*Task goal*
In exact form, please repeat the records from their opening line down to the line with "-- cells by", including that line.

[Information Boundary: Start]

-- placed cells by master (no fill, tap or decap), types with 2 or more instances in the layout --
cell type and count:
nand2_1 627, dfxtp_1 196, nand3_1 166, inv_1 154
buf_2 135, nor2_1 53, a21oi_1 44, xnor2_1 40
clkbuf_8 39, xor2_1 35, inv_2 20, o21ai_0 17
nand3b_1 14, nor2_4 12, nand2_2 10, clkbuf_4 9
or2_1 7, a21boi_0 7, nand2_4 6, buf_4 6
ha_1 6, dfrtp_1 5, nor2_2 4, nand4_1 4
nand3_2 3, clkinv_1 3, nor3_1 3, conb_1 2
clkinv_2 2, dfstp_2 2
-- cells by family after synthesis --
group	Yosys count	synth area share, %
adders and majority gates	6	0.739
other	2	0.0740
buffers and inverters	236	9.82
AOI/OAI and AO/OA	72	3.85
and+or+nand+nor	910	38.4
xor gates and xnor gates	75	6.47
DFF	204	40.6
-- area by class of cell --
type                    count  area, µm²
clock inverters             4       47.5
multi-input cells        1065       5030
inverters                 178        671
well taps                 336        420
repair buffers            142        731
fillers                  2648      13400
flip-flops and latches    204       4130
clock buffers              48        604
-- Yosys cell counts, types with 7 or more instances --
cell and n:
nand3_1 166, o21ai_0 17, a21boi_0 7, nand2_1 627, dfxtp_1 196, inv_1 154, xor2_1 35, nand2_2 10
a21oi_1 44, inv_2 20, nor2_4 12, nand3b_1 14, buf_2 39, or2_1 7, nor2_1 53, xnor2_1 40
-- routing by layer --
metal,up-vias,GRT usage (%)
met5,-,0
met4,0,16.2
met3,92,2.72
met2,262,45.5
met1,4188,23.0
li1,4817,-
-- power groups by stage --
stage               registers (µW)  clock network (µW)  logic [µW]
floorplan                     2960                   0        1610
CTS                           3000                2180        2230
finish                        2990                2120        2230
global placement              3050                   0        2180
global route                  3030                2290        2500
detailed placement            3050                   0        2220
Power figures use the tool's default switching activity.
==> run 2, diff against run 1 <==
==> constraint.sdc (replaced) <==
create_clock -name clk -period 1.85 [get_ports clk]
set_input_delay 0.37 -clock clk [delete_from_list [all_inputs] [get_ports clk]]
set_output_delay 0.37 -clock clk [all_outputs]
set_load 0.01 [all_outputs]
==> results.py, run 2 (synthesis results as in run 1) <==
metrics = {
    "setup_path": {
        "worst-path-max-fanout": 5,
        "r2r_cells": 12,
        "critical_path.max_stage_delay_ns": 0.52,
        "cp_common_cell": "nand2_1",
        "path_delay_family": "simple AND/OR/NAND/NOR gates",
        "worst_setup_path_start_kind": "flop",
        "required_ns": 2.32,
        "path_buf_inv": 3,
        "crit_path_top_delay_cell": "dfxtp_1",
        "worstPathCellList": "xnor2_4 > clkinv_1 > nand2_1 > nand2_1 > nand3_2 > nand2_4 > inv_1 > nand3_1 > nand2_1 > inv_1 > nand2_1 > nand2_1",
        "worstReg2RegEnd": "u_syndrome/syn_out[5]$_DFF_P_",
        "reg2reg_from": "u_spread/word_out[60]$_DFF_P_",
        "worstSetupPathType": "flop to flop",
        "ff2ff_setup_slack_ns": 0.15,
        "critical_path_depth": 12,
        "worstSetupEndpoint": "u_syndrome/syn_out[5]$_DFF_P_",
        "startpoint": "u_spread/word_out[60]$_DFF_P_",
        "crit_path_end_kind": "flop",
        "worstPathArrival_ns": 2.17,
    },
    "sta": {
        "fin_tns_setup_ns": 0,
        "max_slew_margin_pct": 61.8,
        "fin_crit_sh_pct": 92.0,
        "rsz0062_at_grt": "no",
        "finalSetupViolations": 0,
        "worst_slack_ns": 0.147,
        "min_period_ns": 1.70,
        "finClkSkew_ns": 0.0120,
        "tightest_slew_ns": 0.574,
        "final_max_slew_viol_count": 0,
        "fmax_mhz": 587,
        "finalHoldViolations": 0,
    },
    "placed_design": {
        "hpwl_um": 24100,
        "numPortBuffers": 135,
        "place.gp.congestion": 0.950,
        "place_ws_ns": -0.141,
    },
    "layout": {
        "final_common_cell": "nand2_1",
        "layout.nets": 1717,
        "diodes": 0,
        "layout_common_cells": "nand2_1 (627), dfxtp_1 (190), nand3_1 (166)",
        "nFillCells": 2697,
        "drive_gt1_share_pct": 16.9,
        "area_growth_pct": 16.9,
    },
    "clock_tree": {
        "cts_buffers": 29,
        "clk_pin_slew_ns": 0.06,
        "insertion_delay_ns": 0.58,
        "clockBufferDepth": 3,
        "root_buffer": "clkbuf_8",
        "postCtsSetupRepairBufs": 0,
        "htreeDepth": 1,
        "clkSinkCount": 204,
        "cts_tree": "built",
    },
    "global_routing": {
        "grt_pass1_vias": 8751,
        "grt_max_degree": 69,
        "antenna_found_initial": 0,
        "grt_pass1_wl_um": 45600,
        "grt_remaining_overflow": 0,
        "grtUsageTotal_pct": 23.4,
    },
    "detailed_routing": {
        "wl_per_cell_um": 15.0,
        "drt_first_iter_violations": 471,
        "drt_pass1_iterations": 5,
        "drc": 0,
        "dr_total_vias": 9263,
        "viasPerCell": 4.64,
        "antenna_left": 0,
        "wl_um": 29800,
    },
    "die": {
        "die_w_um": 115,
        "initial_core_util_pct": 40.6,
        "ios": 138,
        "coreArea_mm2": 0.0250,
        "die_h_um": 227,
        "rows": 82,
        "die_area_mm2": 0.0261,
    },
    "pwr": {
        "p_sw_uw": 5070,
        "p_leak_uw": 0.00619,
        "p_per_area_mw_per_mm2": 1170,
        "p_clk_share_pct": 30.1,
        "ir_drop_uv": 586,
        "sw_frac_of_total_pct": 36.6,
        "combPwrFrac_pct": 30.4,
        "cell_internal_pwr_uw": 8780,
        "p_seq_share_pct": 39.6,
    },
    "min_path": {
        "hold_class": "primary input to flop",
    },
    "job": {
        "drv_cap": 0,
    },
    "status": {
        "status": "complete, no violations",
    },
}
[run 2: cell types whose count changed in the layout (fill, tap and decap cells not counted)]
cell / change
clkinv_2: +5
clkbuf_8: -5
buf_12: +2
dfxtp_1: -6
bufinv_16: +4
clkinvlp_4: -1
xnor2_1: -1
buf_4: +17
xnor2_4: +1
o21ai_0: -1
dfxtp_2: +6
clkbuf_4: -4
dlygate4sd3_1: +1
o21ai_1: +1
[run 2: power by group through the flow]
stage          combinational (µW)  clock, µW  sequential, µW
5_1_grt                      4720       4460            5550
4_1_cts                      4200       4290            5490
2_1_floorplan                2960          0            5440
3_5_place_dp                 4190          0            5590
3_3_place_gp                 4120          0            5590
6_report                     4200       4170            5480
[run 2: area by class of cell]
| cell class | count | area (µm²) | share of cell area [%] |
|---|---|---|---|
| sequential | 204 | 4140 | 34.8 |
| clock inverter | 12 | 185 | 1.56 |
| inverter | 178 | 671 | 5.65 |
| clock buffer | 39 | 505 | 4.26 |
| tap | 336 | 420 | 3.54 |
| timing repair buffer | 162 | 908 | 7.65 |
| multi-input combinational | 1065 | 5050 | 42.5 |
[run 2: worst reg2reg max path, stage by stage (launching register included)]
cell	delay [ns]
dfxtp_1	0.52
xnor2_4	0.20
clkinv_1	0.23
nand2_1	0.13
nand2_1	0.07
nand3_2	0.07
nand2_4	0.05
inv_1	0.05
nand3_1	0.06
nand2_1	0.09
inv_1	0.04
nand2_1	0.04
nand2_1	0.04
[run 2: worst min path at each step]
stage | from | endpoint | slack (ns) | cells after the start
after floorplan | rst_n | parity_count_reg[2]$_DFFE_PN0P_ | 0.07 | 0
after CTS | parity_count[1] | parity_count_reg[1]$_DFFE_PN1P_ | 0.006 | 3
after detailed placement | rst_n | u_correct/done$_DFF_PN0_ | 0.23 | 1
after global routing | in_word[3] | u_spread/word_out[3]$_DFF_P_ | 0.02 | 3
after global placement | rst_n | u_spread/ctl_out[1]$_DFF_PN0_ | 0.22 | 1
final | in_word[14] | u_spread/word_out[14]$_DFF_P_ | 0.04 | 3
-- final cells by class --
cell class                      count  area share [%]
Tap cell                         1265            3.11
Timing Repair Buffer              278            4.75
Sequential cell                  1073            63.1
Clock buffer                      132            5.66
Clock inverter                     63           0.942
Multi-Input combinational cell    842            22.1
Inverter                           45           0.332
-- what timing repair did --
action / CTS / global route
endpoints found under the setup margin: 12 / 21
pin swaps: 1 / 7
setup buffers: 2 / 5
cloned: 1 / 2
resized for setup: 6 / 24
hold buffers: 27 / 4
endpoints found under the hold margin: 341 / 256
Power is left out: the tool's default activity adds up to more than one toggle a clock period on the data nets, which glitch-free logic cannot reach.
$ cat src/rtl/core/oqke_pkg.sv
// Shared types and codes for the ordered queue with key edit.
// No dependencies; imported by every module of the block.
package oqke_pkg;

    localparam logic [2:0] OP_INSERT  = 3'd0;
    localparam logic [2:0] OP_SEARCH  = 3'd1;
    localparam logic [2:0] OP_MODIFY  = 3'd2;
    localparam logic [2:0] OP_DELETE  = 3'd3;
    localparam logic [2:0] OP_DISPLAY = 3'd4;

    localparam logic [1:0] ST_OK      = 2'd0;
    localparam logic [1:0] ST_MISSING = 2'd1;
    localparam logic [1:0] ST_EMPTY   = 2'd2;
    localparam logic [1:0] ST_FULL    = 2'd3;

    typedef struct packed {
        logic [2:0]         op;
        logic signed [31:0] key;
        logic signed [31:0] new_value;
    } request_t;

    typedef struct packed {
        logic [1:0]         status;
        logic signed [31:0] element;
        logic               last;
        logic [4:0]         entries_held;
    } result_t;

    // broadcast commands from control to every cell
    typedef struct packed {
        logic capture;     // latch compare result against request key
        logic write_tail;  // cell just past the last held entry loads write data
        logic write_first; // first matching cell loads write data
        logic shift;       // cells at or after the first match take the neighbor
        logic rotate;      // whole held list rotates one place toward the head
    } cell_cmd_t;

endpackage

$ cat src/rtl/core/oqke_cell.sv
// One storage cell of the queue chain: holds an entry and its compare hit.
// Depends on oqke_pkg (cell_cmd_t).
module oqke_cell #(
    parameter int INDEX = 0,
    parameter int CW    = 5
) (
    input  logic                  clk,
    input  oqke_pkg::cell_cmd_t   cmd,
    input  logic [CW-1:0]         count,
    input  logic signed [31:0]    cmp_key,
    input  logic signed [31:0]    wdata,
    input  logic signed [31:0]    head,
    input  logic signed [31:0]    nbr,
    input  logic                  first,
    input  logic                  after,
    output logic signed [31:0]    entry,
    output logic                  hit
);
    import oqke_pkg::*;

    logic signed [31:0] entry_reg;
    logic signed [31:0] entry_next;
    logic               hit_reg;
    logic               hit_next;
    logic               held;
    logic               at_tail;
    logic               last_held;

    assign held      = CW'(INDEX) < count;
    assign at_tail   = CW'(INDEX) == count;
    assign last_held = (CW'(INDEX) + CW'(1)) == count;

    always_comb
    begin
        entry_next = entry_reg;
        if (cmd.write_tail && at_tail)
        begin
            entry_next = wdata;
        end
        if (cmd.write_first && first)
        begin
            entry_next = wdata;
        end
        if (cmd.shift && after)
        begin
            entry_next = nbr;
        end
        if (cmd.rotate)
        begin
            entry_next = last_held ? head : nbr;
        end
    end

    assign hit_next = cmd.capture ? (held && (entry_reg == cmp_key)) : hit_reg;

    always_ff @(posedge clk)
    begin
        entry_reg <= entry_next;
        hit_reg   <= hit_next;
    end

    assign entry = entry_reg;
    assign hit   = hit_reg;

endmodule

[Information Boundary: End]

*Reply to the exercise*
-- placed cells by master (no fill, tap or decap), types with 2 or more instances in the layout --
cell type and count:
nand2_1 627, dfxtp_1 196, nand3_1 166, inv_1 154
buf_2 135, nor2_1 53, a21oi_1 44, xnor2_1 40
clkbuf_8 39, xor2_1 35, inv_2 20, o21ai_0 17
nand3b_1 14, nor2_4 12, nand2_2 10, clkbuf_4 9
or2_1 7, a21boi_0 7, nand2_4 6, buf_4 6
ha_1 6, dfrtp_1 5, nor2_2 4, nand4_1 4
nand3_2 3, clkinv_1 3, nor3_1 3, conb_1 2
clkinv_2 2, dfstp_2 2
-- cells by family after synthesis --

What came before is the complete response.